Okay, let's map the high-precision world of floating-point numbers to the compact realm of integers. As we discussed, quantization involves converting floating-point values (r, for "real") into lower-precision integer values (q, for "quantized"). This isn't just a simple type cast; it requires a defined mapping process. The core of this mapping involves two parameters:
- Scale (s): A positive floating-point number that determines the step size between adjacent quantized integer values. It relates the magnitude of the real numbers to the integer range.
- Zero-point (z): An integer value that corresponds to the real number 0.0. This ensures that the floating-point zero is correctly represented in the quantized domain.
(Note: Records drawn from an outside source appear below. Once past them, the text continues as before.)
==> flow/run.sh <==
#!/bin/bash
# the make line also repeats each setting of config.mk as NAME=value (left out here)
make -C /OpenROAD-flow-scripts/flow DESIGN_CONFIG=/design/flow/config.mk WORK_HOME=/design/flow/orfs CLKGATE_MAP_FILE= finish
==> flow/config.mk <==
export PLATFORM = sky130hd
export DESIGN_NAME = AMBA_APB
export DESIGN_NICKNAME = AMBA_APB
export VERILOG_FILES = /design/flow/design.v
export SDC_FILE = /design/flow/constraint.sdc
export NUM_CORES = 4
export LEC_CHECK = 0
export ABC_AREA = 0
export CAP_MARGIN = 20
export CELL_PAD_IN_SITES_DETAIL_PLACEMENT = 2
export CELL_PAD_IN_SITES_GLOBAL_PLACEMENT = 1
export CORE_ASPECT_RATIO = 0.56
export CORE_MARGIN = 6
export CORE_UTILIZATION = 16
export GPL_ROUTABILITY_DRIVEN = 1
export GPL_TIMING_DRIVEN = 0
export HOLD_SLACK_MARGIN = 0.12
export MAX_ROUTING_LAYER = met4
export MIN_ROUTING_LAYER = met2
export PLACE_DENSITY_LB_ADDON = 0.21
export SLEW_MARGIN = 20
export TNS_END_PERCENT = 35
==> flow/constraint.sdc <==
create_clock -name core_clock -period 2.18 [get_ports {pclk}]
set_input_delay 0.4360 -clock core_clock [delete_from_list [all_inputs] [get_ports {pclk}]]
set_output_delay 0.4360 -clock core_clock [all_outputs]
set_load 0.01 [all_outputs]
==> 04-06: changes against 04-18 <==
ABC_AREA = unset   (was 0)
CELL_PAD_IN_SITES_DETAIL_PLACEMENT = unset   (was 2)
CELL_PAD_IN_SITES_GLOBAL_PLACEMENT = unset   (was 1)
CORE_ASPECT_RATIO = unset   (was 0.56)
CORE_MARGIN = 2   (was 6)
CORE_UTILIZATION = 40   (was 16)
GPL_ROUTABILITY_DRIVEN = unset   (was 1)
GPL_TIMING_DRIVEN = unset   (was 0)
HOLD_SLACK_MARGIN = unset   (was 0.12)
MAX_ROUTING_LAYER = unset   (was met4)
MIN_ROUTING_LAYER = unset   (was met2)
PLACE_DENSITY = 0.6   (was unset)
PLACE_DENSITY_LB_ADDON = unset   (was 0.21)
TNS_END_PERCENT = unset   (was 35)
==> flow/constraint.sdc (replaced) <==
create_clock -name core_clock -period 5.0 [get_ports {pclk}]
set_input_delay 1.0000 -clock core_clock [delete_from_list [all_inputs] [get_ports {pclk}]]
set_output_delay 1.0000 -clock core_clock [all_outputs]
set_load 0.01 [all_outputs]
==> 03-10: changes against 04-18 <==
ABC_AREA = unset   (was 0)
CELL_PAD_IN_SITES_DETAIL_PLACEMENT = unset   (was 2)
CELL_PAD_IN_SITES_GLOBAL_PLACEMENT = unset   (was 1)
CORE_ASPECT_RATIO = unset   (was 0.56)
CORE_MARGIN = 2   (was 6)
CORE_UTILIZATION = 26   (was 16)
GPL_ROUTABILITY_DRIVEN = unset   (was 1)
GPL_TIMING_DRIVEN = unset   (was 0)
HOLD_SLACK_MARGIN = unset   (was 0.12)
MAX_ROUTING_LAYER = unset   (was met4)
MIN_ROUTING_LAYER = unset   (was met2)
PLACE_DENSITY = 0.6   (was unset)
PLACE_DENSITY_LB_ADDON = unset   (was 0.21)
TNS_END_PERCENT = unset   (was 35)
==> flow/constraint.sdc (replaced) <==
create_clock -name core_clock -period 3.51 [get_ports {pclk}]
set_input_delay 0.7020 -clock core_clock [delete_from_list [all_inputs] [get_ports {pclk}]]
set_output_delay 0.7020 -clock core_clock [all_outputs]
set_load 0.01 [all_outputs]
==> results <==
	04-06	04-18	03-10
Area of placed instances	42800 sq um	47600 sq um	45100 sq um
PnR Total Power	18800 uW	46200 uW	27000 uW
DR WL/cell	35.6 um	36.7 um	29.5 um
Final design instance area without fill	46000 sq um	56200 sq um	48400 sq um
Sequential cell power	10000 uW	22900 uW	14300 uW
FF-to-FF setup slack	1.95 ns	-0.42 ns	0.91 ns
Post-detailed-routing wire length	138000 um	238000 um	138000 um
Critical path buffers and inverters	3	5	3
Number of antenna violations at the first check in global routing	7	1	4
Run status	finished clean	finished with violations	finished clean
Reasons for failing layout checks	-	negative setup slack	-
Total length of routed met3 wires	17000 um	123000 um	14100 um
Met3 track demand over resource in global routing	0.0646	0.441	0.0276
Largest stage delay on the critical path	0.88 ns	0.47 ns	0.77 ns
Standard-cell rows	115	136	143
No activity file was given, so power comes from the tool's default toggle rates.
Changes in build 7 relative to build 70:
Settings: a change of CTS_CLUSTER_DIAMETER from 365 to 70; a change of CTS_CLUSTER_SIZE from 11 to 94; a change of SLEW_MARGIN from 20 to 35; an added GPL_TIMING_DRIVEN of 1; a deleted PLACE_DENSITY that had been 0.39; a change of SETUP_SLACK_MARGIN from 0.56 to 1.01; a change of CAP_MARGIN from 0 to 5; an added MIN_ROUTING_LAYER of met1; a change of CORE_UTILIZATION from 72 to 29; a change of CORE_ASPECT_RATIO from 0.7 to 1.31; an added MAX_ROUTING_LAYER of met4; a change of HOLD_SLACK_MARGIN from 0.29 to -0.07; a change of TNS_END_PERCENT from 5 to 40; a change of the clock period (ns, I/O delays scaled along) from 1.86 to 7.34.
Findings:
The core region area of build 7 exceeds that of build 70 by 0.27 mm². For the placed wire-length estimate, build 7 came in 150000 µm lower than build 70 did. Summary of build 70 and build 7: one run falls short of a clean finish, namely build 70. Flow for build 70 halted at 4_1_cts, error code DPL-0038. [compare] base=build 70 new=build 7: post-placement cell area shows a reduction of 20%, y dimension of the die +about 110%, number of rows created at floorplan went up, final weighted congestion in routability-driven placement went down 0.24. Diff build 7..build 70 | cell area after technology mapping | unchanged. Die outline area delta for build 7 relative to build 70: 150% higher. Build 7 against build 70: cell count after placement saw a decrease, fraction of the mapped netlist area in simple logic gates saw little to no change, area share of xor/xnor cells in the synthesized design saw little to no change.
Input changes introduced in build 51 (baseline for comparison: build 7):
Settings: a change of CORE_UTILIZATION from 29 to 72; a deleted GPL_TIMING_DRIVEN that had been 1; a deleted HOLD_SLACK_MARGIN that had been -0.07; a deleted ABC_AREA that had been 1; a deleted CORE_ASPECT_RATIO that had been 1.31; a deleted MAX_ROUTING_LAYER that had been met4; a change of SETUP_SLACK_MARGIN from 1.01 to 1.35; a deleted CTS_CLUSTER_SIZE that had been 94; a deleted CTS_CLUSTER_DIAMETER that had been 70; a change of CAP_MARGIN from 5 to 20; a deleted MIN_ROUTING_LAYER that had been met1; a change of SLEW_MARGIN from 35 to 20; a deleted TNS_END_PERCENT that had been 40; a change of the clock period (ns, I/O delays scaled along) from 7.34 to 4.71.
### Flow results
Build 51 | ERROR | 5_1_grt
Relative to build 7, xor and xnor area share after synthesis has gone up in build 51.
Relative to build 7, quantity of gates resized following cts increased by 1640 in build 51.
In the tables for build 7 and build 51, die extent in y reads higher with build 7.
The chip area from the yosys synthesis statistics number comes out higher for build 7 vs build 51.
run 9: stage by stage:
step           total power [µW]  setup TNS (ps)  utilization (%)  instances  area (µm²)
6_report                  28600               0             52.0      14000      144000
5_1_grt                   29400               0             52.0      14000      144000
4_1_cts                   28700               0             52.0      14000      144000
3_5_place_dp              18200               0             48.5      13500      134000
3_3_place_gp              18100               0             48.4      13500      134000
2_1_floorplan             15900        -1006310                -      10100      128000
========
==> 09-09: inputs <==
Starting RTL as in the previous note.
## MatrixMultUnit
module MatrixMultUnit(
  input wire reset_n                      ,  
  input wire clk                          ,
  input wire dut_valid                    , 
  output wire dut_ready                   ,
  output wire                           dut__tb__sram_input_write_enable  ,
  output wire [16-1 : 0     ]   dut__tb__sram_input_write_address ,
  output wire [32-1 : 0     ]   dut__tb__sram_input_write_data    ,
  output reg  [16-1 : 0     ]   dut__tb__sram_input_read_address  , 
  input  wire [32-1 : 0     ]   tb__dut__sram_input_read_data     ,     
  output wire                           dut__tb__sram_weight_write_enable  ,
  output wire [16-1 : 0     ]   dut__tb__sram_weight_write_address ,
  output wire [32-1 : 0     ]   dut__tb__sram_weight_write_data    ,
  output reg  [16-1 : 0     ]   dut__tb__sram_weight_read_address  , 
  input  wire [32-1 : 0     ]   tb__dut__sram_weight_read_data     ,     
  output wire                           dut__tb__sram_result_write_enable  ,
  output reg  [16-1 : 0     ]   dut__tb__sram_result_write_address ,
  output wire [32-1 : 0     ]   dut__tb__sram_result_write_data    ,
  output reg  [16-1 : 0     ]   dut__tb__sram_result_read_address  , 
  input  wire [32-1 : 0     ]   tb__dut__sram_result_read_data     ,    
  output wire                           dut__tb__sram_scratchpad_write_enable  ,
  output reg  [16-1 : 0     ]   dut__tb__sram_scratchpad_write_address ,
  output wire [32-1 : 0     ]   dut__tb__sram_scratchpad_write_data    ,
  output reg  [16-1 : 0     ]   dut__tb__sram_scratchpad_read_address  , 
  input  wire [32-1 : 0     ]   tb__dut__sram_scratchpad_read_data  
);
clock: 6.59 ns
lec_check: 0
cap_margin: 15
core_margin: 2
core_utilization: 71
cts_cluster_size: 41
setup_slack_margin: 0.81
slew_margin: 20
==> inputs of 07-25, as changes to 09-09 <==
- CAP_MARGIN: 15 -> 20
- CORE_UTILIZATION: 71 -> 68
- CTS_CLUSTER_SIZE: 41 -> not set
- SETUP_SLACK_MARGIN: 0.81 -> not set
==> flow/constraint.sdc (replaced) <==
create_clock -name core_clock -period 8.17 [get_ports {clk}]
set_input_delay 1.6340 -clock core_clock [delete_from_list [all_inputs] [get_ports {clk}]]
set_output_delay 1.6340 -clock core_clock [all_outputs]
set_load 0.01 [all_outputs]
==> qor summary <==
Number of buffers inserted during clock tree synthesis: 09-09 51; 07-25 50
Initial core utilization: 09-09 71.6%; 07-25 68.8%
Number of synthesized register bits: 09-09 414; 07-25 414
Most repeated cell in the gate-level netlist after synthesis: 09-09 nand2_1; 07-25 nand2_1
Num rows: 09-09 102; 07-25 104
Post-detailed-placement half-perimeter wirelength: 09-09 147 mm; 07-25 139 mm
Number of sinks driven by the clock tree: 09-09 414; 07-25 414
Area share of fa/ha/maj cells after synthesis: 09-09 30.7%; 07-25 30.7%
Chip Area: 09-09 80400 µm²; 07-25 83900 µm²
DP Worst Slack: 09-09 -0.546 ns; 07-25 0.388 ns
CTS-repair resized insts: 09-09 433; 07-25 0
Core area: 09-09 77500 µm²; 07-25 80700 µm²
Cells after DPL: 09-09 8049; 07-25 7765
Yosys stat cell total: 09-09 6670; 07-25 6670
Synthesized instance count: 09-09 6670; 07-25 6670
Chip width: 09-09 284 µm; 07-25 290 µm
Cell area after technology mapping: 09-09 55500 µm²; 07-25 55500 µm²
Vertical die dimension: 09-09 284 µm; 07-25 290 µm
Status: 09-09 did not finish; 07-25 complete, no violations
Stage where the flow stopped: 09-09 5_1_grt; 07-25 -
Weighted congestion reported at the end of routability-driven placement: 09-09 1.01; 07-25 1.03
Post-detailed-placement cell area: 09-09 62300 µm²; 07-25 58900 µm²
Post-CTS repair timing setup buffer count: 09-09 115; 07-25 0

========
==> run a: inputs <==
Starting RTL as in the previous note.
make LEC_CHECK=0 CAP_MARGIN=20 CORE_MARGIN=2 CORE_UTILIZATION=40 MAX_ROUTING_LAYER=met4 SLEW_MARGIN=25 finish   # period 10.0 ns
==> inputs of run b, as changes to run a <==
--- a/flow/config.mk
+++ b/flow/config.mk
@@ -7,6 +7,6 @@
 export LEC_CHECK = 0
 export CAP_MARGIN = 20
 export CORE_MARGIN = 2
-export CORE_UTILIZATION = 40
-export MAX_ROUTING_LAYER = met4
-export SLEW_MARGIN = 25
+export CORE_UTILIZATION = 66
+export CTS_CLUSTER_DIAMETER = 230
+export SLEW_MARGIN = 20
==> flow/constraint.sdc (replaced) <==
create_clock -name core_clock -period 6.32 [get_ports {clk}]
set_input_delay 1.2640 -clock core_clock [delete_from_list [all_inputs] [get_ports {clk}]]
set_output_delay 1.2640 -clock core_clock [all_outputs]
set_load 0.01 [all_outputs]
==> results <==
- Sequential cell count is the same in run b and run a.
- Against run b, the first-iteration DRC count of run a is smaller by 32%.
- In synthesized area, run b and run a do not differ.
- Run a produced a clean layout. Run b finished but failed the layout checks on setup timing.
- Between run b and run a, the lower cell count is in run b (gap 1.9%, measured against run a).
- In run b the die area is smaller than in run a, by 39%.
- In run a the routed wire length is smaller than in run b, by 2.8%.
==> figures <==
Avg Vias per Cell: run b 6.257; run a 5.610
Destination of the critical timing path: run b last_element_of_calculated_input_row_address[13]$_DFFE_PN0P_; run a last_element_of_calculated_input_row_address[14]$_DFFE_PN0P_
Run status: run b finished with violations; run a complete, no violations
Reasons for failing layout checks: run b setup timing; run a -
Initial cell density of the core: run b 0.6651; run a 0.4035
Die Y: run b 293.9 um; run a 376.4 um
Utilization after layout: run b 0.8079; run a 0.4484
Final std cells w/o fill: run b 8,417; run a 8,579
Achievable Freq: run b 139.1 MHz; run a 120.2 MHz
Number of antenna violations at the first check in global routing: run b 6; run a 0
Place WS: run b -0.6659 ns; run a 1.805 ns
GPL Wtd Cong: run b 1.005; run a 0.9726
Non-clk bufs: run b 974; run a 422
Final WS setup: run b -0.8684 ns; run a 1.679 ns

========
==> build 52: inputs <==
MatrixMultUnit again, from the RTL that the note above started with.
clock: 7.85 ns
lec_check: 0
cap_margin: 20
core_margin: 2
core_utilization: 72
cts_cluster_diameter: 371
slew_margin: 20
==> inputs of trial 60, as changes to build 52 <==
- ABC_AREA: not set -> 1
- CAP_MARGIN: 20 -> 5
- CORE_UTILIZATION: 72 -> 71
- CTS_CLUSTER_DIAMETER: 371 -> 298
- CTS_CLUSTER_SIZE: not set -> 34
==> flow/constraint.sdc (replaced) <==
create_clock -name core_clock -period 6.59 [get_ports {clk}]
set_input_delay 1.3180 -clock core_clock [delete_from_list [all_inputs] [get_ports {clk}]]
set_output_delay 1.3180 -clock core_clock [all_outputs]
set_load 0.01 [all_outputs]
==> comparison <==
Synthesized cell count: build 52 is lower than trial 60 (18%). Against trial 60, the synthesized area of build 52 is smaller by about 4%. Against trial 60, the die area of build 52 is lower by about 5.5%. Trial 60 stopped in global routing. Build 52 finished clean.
The fundamental relationship connecting the real value r, the quantized value q, the scale s, and the zero-point z is:
r≈s⋅(q−z)
This is the dequantization formula, showing how to approximate the original real value from the quantized integer. The quantization process, going from r to q, involves dividing by the scale, adding the zero-point, rounding to the nearest integer, and clamping the result to the allowed integer range (e.g., [-128, 127] for INT8):
q=clip(round(r/s)+z,qmin,qmax)
How we determine the scale (s) and zero-point (z) defines the quantization scheme. The two primary schemes are Symmetric and Asymmetric quantization.
Symmetric Quantization
Symmetric quantization, as the name suggests, maps the floating-point values symmetrically around zero. It assumes that the range of important values in your tensor (weights or activations) is centered near zero.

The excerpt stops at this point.